[Stored items]
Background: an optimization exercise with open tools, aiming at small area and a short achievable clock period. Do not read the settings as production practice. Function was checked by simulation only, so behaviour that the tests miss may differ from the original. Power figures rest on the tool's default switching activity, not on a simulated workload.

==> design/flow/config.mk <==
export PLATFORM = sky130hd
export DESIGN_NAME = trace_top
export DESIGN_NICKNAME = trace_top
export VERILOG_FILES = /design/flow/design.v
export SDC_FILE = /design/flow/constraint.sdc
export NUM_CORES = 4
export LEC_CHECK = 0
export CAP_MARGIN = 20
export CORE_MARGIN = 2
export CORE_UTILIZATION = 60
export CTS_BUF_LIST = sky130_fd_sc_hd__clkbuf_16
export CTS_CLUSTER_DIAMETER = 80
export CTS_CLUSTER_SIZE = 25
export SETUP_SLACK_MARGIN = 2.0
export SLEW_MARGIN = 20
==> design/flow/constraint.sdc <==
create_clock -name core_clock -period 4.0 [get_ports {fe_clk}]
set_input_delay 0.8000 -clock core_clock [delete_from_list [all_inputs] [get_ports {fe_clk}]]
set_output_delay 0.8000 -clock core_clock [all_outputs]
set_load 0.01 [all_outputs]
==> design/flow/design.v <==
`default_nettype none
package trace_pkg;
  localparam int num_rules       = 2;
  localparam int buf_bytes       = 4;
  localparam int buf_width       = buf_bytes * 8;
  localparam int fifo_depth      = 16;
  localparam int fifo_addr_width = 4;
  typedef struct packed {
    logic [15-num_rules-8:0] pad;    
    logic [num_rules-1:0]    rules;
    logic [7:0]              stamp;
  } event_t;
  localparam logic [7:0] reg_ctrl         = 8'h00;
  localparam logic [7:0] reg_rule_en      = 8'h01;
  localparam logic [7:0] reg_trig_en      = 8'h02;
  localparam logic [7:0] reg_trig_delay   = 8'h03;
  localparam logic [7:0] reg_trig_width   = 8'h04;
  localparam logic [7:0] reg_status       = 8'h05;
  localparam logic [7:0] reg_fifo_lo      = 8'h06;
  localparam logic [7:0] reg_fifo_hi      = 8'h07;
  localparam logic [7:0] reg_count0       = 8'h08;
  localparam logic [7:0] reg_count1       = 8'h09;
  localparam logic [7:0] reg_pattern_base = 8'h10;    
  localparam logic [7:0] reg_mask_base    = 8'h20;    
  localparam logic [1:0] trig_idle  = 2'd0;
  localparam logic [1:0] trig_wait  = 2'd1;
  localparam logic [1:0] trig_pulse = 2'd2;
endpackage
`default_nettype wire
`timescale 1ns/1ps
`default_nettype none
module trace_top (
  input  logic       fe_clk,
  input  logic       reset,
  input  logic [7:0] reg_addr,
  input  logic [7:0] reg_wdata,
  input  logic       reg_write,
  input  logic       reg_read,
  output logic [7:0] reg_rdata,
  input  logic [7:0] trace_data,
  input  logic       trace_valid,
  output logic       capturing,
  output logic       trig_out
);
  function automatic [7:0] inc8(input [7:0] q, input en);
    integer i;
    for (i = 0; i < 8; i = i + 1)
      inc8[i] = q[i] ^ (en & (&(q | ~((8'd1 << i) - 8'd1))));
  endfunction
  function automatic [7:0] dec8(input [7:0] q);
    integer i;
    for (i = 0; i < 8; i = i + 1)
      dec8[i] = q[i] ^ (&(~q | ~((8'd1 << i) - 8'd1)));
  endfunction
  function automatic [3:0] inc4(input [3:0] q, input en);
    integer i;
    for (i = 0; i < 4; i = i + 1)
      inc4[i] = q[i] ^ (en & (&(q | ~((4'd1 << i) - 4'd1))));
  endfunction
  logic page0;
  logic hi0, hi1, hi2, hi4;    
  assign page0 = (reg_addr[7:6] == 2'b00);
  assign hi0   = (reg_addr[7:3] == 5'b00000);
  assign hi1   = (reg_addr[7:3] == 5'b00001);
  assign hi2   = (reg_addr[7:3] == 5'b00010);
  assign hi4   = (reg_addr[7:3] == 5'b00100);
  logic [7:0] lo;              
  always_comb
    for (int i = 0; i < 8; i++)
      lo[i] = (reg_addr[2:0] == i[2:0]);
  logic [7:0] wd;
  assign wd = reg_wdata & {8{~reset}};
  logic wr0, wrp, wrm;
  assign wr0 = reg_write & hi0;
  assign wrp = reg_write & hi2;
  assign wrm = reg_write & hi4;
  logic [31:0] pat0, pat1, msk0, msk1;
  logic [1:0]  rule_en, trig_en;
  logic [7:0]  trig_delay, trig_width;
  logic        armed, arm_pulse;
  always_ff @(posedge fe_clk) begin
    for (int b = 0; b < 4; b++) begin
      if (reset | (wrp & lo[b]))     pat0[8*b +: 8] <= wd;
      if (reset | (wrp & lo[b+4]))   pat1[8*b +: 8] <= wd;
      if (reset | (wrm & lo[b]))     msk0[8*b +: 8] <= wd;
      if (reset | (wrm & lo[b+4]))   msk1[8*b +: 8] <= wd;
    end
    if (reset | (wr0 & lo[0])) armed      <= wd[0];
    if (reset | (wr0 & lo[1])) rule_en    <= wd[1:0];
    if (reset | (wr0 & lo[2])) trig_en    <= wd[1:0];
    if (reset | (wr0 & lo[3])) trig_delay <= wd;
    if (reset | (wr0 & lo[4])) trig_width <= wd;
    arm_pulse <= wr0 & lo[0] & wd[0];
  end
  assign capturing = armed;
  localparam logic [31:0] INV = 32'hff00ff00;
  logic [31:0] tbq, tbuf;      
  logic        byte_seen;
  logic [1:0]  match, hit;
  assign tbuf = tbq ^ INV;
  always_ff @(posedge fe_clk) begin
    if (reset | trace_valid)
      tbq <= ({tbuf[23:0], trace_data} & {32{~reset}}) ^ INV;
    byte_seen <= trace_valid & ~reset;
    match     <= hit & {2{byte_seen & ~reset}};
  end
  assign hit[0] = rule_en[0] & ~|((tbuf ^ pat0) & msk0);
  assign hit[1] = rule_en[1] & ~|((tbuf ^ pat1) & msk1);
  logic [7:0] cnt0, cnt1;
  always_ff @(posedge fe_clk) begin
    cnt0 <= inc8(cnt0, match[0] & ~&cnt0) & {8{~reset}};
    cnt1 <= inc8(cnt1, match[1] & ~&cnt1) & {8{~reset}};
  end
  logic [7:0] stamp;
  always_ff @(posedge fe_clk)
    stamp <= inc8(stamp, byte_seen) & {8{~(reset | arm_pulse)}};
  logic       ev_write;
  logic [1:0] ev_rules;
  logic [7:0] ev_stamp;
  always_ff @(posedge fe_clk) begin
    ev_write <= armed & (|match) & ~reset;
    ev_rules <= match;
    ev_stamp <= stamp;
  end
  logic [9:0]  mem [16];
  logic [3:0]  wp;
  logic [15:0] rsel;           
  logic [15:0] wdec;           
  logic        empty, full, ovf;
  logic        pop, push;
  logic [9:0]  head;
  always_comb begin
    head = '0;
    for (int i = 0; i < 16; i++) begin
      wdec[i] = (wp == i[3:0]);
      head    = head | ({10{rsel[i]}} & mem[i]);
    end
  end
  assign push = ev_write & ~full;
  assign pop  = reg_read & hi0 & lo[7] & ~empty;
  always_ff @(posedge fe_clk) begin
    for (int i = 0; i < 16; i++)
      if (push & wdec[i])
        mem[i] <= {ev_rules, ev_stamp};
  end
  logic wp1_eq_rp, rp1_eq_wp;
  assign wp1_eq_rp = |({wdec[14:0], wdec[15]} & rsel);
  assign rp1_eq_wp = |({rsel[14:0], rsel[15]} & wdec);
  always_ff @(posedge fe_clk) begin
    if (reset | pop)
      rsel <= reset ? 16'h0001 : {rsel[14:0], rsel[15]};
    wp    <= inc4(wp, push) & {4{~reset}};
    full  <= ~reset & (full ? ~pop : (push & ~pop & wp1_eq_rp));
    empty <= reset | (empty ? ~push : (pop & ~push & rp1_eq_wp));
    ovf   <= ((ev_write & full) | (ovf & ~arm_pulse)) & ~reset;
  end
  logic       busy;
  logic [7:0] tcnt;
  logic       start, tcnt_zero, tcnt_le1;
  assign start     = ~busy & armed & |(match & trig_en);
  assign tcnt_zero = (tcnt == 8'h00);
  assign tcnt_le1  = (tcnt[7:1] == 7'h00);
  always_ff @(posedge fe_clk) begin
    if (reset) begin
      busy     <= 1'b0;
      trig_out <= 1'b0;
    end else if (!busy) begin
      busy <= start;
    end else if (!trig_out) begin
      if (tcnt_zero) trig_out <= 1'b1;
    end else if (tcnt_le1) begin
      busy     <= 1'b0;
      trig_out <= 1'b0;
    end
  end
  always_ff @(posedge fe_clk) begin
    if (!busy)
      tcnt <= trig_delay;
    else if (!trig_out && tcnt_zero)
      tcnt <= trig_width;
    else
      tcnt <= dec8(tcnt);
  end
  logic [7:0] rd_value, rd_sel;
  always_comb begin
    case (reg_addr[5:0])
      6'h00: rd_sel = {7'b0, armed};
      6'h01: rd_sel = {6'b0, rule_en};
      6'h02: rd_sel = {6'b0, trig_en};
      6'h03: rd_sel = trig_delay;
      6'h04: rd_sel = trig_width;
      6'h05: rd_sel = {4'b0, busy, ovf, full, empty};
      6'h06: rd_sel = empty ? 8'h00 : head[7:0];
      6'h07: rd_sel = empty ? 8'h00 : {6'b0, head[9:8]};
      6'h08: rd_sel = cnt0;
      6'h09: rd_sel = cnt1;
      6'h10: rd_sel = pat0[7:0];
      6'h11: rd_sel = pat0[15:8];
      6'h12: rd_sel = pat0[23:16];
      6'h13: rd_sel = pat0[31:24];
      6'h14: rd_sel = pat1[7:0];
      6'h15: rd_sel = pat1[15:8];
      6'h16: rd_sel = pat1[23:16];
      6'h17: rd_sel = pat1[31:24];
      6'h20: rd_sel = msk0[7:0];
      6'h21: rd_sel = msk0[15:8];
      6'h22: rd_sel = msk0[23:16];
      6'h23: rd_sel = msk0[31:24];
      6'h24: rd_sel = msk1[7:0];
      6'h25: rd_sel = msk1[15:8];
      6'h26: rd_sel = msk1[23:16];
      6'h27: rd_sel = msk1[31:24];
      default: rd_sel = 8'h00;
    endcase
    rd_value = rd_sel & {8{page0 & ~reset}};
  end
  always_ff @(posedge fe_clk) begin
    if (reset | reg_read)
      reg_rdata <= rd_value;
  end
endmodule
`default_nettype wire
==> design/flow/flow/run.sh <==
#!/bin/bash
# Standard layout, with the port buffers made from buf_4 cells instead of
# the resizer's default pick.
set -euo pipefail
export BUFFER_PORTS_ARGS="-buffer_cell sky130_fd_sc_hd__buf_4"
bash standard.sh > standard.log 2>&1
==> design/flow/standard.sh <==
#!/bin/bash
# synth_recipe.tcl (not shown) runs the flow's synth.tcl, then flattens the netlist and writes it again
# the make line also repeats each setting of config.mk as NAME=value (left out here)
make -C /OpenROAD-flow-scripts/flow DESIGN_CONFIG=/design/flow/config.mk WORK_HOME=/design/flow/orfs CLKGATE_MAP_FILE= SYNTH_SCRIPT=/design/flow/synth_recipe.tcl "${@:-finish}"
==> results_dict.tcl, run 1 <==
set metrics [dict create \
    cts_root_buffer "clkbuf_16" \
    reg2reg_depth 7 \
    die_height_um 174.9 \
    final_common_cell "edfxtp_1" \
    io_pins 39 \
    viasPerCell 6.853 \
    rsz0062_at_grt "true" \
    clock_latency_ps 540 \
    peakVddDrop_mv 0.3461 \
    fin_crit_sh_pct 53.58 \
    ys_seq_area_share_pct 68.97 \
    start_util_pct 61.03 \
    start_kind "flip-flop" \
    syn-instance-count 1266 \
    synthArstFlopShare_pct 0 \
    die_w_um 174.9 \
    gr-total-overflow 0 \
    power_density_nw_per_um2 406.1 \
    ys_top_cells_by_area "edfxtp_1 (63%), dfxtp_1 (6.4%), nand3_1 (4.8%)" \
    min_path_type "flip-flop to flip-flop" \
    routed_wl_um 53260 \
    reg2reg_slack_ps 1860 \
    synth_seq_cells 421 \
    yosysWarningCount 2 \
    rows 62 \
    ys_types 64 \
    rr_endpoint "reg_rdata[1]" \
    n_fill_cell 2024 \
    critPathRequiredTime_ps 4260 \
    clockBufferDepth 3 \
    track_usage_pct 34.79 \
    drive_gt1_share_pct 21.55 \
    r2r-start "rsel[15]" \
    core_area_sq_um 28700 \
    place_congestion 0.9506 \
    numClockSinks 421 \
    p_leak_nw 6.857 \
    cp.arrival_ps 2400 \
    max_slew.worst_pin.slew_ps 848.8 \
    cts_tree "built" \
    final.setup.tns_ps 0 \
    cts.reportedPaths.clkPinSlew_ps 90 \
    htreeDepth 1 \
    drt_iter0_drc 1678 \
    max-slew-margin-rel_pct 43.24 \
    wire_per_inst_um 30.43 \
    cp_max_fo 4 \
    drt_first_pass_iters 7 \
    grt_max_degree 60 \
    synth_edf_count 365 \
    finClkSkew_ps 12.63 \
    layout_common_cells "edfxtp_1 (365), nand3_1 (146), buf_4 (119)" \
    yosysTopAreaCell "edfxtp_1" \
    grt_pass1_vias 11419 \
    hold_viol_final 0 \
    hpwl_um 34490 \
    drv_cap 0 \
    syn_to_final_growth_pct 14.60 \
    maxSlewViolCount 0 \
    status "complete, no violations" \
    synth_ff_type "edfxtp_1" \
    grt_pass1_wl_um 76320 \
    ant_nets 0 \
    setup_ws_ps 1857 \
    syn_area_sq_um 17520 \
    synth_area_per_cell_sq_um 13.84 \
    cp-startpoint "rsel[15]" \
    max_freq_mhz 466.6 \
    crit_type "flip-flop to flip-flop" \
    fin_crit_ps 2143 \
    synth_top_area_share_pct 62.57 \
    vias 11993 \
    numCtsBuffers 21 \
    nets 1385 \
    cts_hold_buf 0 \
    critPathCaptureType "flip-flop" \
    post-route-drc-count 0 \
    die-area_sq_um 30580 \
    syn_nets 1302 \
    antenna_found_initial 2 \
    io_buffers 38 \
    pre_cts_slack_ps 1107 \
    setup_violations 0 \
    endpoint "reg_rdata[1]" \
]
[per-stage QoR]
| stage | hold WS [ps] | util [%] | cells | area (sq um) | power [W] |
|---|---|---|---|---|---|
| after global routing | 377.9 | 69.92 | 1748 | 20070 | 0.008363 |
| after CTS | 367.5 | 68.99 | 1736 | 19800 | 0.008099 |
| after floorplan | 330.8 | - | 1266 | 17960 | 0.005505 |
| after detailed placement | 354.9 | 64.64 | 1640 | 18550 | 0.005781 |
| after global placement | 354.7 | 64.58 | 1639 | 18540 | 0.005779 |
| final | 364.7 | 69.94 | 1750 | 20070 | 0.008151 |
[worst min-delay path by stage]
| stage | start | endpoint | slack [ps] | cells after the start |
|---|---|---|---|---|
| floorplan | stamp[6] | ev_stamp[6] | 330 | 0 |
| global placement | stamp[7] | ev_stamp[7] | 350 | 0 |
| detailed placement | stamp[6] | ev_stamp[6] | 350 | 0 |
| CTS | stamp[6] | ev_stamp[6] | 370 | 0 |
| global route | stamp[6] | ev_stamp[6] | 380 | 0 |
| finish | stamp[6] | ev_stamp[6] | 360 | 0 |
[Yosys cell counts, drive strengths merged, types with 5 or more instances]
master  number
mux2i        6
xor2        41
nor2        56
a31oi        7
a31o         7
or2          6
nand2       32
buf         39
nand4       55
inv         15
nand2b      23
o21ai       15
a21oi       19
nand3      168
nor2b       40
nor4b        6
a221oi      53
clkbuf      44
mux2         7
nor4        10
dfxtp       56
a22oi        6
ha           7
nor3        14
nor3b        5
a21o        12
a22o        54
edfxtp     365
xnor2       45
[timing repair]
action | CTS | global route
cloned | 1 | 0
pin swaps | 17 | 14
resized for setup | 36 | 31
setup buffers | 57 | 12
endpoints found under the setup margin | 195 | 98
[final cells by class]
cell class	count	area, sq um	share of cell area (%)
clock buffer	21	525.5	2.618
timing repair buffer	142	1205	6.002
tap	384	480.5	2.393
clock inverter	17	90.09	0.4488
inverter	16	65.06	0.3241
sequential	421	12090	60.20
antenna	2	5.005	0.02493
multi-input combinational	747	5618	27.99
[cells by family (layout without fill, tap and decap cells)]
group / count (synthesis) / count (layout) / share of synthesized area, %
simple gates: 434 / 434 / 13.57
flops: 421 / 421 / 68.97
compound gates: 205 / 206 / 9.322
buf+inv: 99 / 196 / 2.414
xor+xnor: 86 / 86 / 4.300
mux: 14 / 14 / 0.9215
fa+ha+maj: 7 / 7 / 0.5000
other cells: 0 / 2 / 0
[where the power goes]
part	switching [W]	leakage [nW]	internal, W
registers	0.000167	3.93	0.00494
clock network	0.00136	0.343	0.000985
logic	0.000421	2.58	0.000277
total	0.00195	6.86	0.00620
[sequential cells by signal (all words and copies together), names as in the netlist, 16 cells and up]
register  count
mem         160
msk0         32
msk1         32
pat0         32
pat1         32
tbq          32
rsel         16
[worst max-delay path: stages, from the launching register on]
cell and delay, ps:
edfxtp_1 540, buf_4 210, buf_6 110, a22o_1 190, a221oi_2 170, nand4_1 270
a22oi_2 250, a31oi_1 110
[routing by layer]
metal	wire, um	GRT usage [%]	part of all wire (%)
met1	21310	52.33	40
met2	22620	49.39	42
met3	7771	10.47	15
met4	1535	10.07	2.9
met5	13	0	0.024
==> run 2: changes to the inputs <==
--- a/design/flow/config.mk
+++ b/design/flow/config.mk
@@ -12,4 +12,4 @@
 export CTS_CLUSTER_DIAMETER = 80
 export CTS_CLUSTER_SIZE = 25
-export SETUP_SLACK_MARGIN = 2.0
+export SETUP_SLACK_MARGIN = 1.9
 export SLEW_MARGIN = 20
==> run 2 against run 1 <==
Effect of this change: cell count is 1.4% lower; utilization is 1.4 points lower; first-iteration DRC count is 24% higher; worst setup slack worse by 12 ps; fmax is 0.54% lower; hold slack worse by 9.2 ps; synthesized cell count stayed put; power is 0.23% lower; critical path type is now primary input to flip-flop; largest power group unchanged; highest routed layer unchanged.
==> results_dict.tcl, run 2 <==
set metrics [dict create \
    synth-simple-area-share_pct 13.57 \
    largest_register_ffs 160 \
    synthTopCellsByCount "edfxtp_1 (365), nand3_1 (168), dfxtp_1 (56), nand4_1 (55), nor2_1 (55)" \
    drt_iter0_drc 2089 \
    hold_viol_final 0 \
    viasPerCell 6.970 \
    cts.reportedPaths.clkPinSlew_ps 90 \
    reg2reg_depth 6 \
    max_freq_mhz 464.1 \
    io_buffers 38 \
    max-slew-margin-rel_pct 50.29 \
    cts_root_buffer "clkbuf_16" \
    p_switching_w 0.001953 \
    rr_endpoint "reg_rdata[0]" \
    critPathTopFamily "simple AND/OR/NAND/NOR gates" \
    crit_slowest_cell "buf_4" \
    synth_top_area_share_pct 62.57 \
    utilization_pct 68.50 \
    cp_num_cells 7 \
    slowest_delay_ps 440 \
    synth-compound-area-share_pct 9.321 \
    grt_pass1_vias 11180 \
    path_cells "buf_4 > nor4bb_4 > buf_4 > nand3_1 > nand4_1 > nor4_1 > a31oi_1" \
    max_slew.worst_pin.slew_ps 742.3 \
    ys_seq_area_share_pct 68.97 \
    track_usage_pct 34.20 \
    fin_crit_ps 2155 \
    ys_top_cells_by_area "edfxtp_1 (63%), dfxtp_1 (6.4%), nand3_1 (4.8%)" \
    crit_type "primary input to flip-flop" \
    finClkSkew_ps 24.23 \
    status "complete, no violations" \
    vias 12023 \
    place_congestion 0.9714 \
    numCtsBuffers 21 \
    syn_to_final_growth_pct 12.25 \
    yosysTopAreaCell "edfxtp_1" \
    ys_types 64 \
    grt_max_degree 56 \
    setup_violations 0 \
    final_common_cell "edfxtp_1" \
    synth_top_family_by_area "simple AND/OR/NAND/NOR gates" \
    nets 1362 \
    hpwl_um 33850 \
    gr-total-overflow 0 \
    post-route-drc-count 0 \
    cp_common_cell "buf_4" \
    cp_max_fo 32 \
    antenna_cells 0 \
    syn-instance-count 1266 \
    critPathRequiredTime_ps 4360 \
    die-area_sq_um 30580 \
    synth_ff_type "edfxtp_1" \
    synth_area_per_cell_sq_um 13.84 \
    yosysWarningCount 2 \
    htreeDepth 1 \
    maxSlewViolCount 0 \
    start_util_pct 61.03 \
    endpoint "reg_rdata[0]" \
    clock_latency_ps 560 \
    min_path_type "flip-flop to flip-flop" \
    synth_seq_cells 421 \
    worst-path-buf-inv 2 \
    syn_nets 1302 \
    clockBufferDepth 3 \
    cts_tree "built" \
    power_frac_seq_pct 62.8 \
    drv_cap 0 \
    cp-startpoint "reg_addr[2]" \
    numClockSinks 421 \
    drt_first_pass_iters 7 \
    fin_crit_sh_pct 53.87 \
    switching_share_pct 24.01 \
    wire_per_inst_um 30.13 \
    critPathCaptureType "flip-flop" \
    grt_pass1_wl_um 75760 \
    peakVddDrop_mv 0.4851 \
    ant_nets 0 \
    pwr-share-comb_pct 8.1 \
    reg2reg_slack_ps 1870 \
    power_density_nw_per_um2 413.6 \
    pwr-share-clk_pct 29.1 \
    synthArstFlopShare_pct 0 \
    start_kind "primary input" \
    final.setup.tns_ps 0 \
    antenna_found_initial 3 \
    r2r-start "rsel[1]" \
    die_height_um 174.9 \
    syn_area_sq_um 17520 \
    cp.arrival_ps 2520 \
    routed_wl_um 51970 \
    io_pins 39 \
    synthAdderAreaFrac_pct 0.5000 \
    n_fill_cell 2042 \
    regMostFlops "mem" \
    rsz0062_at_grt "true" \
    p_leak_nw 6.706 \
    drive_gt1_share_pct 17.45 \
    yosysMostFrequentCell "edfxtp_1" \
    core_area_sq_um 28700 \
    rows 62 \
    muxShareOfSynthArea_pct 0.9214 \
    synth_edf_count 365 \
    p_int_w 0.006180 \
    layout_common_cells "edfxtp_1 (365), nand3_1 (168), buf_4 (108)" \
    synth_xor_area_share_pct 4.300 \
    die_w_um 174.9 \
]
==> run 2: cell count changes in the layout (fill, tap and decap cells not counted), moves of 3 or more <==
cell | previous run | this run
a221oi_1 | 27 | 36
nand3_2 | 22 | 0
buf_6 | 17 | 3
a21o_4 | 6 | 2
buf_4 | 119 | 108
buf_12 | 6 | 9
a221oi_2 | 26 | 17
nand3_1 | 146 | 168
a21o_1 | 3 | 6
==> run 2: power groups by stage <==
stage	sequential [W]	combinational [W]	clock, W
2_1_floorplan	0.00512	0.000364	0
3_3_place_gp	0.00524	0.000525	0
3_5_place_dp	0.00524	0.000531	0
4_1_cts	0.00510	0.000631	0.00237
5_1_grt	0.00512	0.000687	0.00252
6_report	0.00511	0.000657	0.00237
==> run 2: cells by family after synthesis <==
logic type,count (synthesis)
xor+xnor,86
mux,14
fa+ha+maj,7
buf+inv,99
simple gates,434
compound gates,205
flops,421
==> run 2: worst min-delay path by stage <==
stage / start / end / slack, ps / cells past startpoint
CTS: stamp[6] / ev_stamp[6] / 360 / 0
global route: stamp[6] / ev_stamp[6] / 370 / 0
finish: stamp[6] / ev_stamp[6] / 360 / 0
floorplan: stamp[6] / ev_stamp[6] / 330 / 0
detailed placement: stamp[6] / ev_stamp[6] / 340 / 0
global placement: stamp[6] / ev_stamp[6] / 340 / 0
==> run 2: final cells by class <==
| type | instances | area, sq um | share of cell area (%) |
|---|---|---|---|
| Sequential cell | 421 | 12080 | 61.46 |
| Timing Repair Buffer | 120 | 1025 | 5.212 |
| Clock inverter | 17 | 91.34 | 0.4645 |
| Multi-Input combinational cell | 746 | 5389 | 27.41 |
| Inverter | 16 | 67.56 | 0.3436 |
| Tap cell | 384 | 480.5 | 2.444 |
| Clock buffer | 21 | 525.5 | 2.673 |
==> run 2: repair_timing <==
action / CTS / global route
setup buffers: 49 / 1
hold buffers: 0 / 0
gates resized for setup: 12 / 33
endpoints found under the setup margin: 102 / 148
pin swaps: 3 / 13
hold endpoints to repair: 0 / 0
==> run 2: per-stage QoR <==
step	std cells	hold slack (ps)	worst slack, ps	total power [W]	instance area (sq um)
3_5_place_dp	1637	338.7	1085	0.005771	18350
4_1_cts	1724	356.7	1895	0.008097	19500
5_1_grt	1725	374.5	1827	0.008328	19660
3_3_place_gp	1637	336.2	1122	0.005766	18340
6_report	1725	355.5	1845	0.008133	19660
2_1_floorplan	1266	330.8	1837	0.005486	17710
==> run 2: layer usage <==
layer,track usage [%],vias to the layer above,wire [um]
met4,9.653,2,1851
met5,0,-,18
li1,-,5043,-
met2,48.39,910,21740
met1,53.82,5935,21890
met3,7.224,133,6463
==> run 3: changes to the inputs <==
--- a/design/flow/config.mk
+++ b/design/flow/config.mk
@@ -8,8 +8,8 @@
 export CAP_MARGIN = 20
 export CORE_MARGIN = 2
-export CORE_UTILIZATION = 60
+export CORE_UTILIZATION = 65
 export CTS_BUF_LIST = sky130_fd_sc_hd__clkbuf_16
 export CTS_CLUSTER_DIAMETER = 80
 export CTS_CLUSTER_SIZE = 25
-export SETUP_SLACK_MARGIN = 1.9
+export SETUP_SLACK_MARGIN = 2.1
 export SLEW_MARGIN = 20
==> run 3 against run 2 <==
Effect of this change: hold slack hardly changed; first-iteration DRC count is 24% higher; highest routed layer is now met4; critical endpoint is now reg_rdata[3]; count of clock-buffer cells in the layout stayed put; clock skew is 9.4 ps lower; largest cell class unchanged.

To do:
Read through the lines above and collect those that contain the string "capturing".

Your response:
  output logic       capturing,
  assign capturing = armed;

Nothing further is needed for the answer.